EXERCISE BRIEF:
Which lines of the entries contain the string "into"? Copy each of them.

Collected data:

Start of Block

File: src/rtl/cska_pkg.sv
`default_nettype none
// ============================================================================
//  Module  : cska_pkg
//  Purpose : Shared constants and elaboration helpers for the pipelined
//            carry-skip adder/subtractor.
//  Rev     : 1.0  initial parametrised release
// ============================================================================
package cska_pkg;

   localparam logic MODE_ADD = 1'b0;
   localparam logic MODE_SUB = 1'b1;

   // Number of skip blocks covering a given width
   function automatic int nblk(input int width, input int blk);
      return width / blk;
   endfunction

   // Legal parameter set: slices split evenly into whole blocks
   function automatic bit cfg_ok(input int width, input int blk, input int stages);
      if (blk < 1 || stages < 1) return 1'b0;
      return ((width % (blk * stages)) == 0) && (stages <= width / blk);
   endfunction

   // Width of the register word that leaves stage k. Intermediate stages
   // carry the finished low sum bits, the untouched upper A and B bits and
   // the slice carry; the last stage carries the full sum, cout and ovf.
   function automatic int seg_w(input int k, input int width, input int stages);
      if (k == stages - 1) return width + 2;
      return 2 * width - (k + 1) * (width / stages) + 1;
   endfunction

   // Bit offset of stage k's word inside the flat pipeline register
   function automatic int seg_off(input int k, input int width, input int stages);
      int off;
      off = 0;
      for (int j = 0; j < k; j++) off += seg_w(j, width, stages);
      return off;
   endfunction

endpackage
`default_nettype wire

File: src/rtl/cska_pipe_if.sv
`default_nettype none
// ============================================================================
//  Module  : cska_pipe_if
//  Purpose : Operand / result handshake bundle for cska_pipe.
//  Rev     : 1.0  initial parametrised release
// ============================================================================
interface cska_pipe_if #(
   parameter int WIDTH = 32
) ();
   import cska_pkg::*;

   logic             in_valid;
   logic             in_ready;
   logic [WIDTH-1:0] inA;
   logic [WIDTH-1:0] inB;
   logic             cin;
   logic             sub;
   logic             out_valid;
   logic             out_ready;
   logic [WIDTH-1:0] sum;
   logic             cout;
   logic             ovf;

   // Producer/consumer side
   modport master (
      output in_valid, inA, inB, cin, sub, out_ready,
      input  in_ready, out_valid, sum, cout, ovf
   );

   // Adder side
   modport slave (
      input  in_valid, inA, inB, cin, sub, out_ready,
      output in_ready, out_valid, sum, cout, ovf
   );
endinterface
`default_nettype wire

File: src/rtl/cska_blk.sv
`default_nettype none
// ============================================================================
//  Module  : cska_blk
//  Purpose : BLK-bit ripple-carry block with carry-skip multiplexer.
//  Rev     : 1.0  initial parametrised release
// ============================================================================
module cska_blk
   import cska_pkg::*;
#(
   parameter int BLK = 4
) (
   input  logic [BLK-1:0] a,
   input  logic [BLK-1:0] b,
   input  logic           ci,
   output logic [BLK-1:0] s,
   output logic           co
);

   logic [BLK-1:0] w_p;
   logic [BLK:0]   w_c;

   assign w_p = a ^ b;

   // Ripple the carry bit by bit through the block
   always_comb begin
      w_c    = '0;
      w_c[0] = ci;
      for (int i = 0; i < BLK; i++) begin
         w_c[i+1] = (a[i] & b[i]) | (w_p[i] & w_c[i]);
      end
   end

   assign s  = w_p ^ w_c[BLK-1:0];
   // When every bit propagates the carry-in bypasses the ripple chain
   assign co = (&w_p) ? ci : w_c[BLK];

endmodule
`default_nettype wire

File: src/rtl/cska_pipe.sv
`default_nettype none
// ============================================================================
//  Module  : cska_pipe
//  Purpose : Pipelined carry-skip adder/subtractor with valid/ready
//            handshake. Stage k resolves bit slice k; the whole pipe
//            freezes while the result is stalled.
//  Rev     : 1.0  initial parametrised release
// ============================================================================
module cska_pipe
   import cska_pkg::*;
#(
   parameter int WIDTH  = 32,
   parameter int BLK    = 4,
   parameter int STAGES = 2
) (
   input  logic       clk,
   input  logic       rst_n,
   cska_pipe_if.slave bus
);

   localparam int SL = WIDTH / STAGES;               // bits resolved per stage
   localparam int NB = nblk(SL, BLK);                // skip blocks per stage
   localparam int PW = seg_off(STAGES, WIDTH, STAGES);
   localparam int FO = seg_off(STAGES - 1, WIDTH, STAGES);

   if (!cfg_ok(WIDTH, BLK, STAGES)) begin : g_cfg_check
      $error("cska_pipe: WIDTH must be a multiple of BLK*STAGES and STAGES <= WIDTH/BLK");
   end

   logic [STAGES-1:0] r_valid;
   logic [PW-1:0]     r_pipe;     // all stage words, stage 0 at the LSB end
   logic [PW-1:0]     w_pipe_d;
   logic              w_stall;
   logic              w_fire;

   assign w_stall       = r_valid[STAGES-1] & ~bus.out_ready;
   assign w_fire        = bus.in_valid & ~w_stall;
   assign bus.in_ready  = ~w_stall;
   assign bus.out_valid = r_valid[STAGES-1];
   assign bus.sum       = r_pipe[FO +: WIDTH];
   assign bus.cout      = r_pipe[FO + WIDTH];
   assign bus.ovf       = r_pipe[FO + WIDTH + 1];

   for (genvar k = 0; k < STAGES; k++) begin : g_stage
      localparam int LO  = k * SL;                   // low bit of this slice
      localparam int UIN = WIDTH - LO;               // operand bits still pending
      localparam int OFF = seg_off(k, WIDTH, STAGES);

      logic [UIN-1:0] w_a;
      logic [UIN-1:0] w_b;
      logic           w_ci;
      logic [SL-1:0]  w_s;
      logic [NB:0]    w_c;

      if (k == 0) begin : g_src_in
         // Subtraction is A + ~B + 1; cin only matters when adding
         assign w_a  = bus.inA;
         assign w_b  = (bus.sub == MODE_SUB) ? ~bus.inB : bus.inB;
         assign w_ci = (bus.sub == MODE_ADD) ? bus.cin : 1'b1;
      end else begin : g_src_reg
         localparam int PO = seg_off(k - 1, WIDTH, STAGES);
         assign w_a  = r_pipe[PO + LO +: UIN];
         assign w_b  = r_pipe[PO + LO + UIN +: UIN];
         assign w_ci = r_pipe[PO + LO + 2 * UIN];
         assign w_pipe_d[OFF +: LO] = r_pipe[PO +: LO];
      end

      assign w_c[0] = w_ci;
      for (genvar j = 0; j < NB; j++) begin : g_blk
         cska_blk #(.BLK(BLK)) u_blk (
            .a  (w_a[j*BLK +: BLK]),
            .b  (w_b[j*BLK +: BLK]),
            .ci (w_c[j]),
            .s  (w_s[j*BLK +: BLK]),
            .co (w_c[j+1])
         );
      end

      assign w_pipe_d[OFF + LO +: SL] = w_s;

      if (k < STAGES - 1) begin : g_mid
         localparam int U = UIN - SL;
         assign w_pipe_d[OFF + LO + SL +: U]     = w_a[UIN-1:SL];
         assign w_pipe_d[OFF + LO + SL + U +: U] = w_b[UIN-1:SL];
         assign w_pipe_d[OFF + LO + SL + 2 * U]  = w_c[NB];
      end else begin : g_last
         logic w_cmsb;
         // Carry into the MSB recovered from the MSB sum bit
         assign w_cmsb = w_s[SL-1] ^ w_a[SL-1] ^ w_b[SL-1];
         assign w_pipe_d[OFF + WIDTH]     = w_c[NB];
         assign w_pipe_d[OFF + WIDTH + 1] = w_cmsb ^ w_c[NB];
      end
   end

   // Advance every stage together unless the result is held by the consumer
   always_ff @(posedge clk or negedge rst_n) begin
      if (!rst_n) begin
         r_valid <= '0;
         r_pipe  <= '0;
      end else if (!w_stall) begin
         r_valid[0] <= w_fire;
         for (int i = 1; i < STAGES; i++) begin
            r_valid[i] <= r_valid[i-1];
         end
         r_pipe <= w_pipe_d;
      end
   end

endmodule
`default_nettype wire

File: src/flat_wrapper.sv
// flat-port wrapper written by rule: the top's interface ports become plain ports
module cska_pipe_flat import cska_pkg::*;
#(
   parameter int WIDTH  = 32,
   parameter int BLK    = 4,
   parameter int STAGES = 2
)
  (clk, rst_n, bus_in_valid, bus_inA, bus_inB, bus_cin, bus_sub, bus_out_ready, bus_in_ready, bus_out_valid, bus_sum, bus_cout, bus_ovf);
  cska_pipe_if #(.WIDTH(WIDTH)) bus_i ();
  input  logic clk;
  input  logic rst_n;
  input wire logic [$bits(bus_i.in_valid)-1:0] bus_in_valid;
  input wire logic [$bits(bus_i.inA)-1:0] bus_inA;
  input wire logic [$bits(bus_i.inB)-1:0] bus_inB;
  input wire logic [$bits(bus_i.cin)-1:0] bus_cin;
  input wire logic [$bits(bus_i.sub)-1:0] bus_sub;
  input wire logic [$bits(bus_i.out_ready)-1:0] bus_out_ready;
  output wire logic [$bits(bus_i.in_ready)-1:0] bus_in_ready;
  output wire logic [$bits(bus_i.out_valid)-1:0] bus_out_valid;
  output wire logic [$bits(bus_i.sum)-1:0] bus_sum;
  output wire logic [$bits(bus_i.cout)-1:0] bus_cout;
  output wire logic [$bits(bus_i.ovf)-1:0] bus_ovf;
  assign bus_i.in_valid = bus_in_valid;
  assign bus_i.inA = bus_inA;
  assign bus_i.inB = bus_inB;
  assign bus_i.cin = bus_cin;
  assign bus_i.sub = bus_sub;
  assign bus_i.out_ready = bus_out_ready;
  assign bus_in_ready = bus_i.in_ready;
  assign bus_out_valid = bus_i.out_valid;
  assign bus_sum = bus_i.sum;
  assign bus_cout = bus_i.cout;
  assign bus_ovf = bus_i.ovf;
  cska_pipe #(.WIDTH(WIDTH), .BLK(BLK), .STAGES(STAGES)) u_core (.clk(clk), .rst_n(rst_n), .bus(bus_i));
endmodule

End of Block

ANSWER BELOW:
   // Legal parameter set: slices split evenly into whole blocks
         // Carry into the MSB recovered from the MSB sum bit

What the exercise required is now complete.